>>>

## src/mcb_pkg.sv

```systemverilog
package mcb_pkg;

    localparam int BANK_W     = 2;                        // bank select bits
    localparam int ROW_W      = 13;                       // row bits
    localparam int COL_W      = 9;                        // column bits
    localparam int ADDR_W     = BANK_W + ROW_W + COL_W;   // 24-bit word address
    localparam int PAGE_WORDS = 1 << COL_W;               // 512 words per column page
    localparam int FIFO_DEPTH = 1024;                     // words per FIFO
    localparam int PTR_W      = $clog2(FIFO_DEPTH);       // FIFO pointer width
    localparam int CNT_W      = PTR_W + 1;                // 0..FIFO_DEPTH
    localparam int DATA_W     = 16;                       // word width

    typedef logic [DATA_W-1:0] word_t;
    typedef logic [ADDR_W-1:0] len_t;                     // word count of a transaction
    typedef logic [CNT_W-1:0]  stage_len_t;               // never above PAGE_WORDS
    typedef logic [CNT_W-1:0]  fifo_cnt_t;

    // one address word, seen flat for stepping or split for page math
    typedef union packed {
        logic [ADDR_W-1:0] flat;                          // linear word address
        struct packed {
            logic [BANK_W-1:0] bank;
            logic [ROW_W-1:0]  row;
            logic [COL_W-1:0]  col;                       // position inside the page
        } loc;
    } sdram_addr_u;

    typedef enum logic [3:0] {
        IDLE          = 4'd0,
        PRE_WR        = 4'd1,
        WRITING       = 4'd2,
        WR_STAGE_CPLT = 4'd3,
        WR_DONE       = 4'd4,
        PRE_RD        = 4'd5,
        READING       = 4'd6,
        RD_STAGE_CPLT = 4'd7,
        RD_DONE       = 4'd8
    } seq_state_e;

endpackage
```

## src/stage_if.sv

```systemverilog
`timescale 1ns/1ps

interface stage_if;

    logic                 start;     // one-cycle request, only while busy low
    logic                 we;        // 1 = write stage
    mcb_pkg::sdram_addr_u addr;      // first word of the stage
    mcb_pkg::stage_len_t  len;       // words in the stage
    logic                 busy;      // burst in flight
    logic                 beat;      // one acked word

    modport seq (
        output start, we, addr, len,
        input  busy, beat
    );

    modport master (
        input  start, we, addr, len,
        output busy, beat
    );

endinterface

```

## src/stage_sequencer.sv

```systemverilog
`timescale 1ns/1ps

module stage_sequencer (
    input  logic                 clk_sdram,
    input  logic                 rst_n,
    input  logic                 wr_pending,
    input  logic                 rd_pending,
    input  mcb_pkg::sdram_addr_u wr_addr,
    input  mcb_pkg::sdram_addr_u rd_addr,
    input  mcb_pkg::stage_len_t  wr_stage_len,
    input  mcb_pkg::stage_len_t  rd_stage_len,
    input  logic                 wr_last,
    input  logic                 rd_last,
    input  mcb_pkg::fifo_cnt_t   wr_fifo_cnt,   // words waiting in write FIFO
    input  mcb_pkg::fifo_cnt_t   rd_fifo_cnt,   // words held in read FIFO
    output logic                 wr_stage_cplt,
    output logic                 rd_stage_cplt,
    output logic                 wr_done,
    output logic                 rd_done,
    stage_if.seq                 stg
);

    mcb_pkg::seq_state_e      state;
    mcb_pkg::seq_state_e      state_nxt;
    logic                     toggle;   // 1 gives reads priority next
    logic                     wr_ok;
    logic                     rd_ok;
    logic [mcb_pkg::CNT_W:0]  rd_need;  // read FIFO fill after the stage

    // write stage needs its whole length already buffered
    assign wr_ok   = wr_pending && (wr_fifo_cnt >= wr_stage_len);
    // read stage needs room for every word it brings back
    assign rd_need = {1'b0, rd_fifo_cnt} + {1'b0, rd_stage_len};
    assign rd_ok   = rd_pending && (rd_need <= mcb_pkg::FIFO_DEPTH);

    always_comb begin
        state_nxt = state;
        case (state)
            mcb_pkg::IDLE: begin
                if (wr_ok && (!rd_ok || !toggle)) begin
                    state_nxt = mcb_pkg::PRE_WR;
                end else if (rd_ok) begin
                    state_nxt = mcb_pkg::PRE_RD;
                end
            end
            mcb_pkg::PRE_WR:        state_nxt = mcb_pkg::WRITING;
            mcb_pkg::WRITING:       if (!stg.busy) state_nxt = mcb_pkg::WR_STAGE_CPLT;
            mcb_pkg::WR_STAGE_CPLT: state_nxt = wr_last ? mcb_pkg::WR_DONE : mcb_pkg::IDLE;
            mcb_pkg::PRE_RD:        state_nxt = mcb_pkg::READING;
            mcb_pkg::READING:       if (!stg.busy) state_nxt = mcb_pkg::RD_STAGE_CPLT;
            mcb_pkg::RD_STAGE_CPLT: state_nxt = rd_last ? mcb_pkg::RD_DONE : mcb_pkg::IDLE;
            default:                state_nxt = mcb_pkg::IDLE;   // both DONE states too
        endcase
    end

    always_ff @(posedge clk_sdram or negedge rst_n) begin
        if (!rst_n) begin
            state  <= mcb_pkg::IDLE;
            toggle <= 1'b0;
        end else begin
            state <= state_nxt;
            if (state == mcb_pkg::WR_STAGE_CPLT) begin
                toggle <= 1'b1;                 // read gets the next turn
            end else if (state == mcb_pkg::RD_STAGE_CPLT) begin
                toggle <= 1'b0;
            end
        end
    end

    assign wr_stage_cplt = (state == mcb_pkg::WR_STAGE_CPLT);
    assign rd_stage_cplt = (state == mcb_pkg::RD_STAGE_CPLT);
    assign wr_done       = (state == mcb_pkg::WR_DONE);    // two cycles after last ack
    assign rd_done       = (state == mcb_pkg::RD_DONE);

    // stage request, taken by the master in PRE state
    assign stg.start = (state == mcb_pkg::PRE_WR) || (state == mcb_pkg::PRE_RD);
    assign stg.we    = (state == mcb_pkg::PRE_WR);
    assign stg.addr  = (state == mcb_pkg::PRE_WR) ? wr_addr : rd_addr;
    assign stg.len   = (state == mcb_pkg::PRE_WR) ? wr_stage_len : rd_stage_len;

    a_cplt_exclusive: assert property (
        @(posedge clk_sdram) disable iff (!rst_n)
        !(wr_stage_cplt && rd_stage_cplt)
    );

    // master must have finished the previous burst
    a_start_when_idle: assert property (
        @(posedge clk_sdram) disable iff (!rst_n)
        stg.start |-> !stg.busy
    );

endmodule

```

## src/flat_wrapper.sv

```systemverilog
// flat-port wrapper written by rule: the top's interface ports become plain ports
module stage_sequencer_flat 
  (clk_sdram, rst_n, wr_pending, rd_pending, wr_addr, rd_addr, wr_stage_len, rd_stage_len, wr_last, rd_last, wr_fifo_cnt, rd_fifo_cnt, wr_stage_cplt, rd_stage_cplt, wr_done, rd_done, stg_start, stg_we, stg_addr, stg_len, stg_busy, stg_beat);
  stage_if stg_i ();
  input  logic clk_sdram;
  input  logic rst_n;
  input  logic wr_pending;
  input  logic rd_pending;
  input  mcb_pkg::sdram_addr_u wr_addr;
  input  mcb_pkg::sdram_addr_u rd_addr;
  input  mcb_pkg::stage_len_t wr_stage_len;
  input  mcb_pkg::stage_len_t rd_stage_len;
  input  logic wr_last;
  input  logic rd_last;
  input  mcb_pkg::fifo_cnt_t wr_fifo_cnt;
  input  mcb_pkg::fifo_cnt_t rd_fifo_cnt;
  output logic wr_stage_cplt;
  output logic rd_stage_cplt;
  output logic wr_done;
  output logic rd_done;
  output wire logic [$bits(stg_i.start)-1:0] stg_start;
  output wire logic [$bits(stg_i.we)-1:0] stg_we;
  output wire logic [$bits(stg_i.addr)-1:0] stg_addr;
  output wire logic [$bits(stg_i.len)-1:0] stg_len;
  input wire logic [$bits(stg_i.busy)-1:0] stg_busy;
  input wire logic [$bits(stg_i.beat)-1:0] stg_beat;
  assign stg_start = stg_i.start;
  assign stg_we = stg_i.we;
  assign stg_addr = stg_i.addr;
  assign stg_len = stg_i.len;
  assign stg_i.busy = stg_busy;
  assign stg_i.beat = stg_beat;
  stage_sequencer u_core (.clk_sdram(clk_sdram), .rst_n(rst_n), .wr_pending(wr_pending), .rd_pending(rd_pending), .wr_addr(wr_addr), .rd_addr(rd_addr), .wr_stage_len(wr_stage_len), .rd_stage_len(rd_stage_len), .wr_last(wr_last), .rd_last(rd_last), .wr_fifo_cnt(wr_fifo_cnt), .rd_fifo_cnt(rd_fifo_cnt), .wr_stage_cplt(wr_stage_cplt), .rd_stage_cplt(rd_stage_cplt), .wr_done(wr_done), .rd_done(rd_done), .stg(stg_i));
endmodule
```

<<<
>>>

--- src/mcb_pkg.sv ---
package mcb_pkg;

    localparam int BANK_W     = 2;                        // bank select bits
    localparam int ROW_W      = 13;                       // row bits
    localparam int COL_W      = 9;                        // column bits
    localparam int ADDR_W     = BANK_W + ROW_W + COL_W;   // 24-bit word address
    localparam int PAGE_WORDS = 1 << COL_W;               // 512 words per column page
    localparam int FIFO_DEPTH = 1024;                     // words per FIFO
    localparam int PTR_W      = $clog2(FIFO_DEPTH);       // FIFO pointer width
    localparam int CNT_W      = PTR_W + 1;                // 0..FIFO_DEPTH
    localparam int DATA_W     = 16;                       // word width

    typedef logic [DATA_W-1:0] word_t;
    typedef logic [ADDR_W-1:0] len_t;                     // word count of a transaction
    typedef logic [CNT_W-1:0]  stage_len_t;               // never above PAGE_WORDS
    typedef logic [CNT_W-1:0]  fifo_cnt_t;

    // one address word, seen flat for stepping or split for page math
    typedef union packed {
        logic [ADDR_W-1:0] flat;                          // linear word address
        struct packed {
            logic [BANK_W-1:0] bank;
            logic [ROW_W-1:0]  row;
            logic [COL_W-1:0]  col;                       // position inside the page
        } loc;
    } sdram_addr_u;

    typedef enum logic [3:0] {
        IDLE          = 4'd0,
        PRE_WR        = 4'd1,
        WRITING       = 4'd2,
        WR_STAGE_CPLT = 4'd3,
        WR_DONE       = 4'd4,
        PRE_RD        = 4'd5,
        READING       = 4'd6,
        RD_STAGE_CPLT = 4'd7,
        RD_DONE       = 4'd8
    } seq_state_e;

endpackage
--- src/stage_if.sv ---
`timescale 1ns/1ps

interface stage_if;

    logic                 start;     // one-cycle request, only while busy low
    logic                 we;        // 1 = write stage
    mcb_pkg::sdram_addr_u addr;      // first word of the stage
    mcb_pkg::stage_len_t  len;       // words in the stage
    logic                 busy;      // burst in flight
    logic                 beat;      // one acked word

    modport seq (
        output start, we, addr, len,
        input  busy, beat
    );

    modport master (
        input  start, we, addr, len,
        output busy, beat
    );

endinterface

<<<

• **Task prompt**:
In the records above, each line with the string "wire" should be copied.

• **Answer for this exercise**:
  output wire logic [$bits(stg_i.start)-1:0] stg_start;
  output wire logic [$bits(stg_i.we)-1:0] stg_we;
  output wire logic [$bits(stg_i.addr)-1:0] stg_addr;
  output wire logic [$bits(stg_i.len)-1:0] stg_len;
  input wire logic [$bits(stg_i.busy)-1:0] stg_busy;
  input wire logic [$bits(stg_i.beat)-1:0] stg_beat;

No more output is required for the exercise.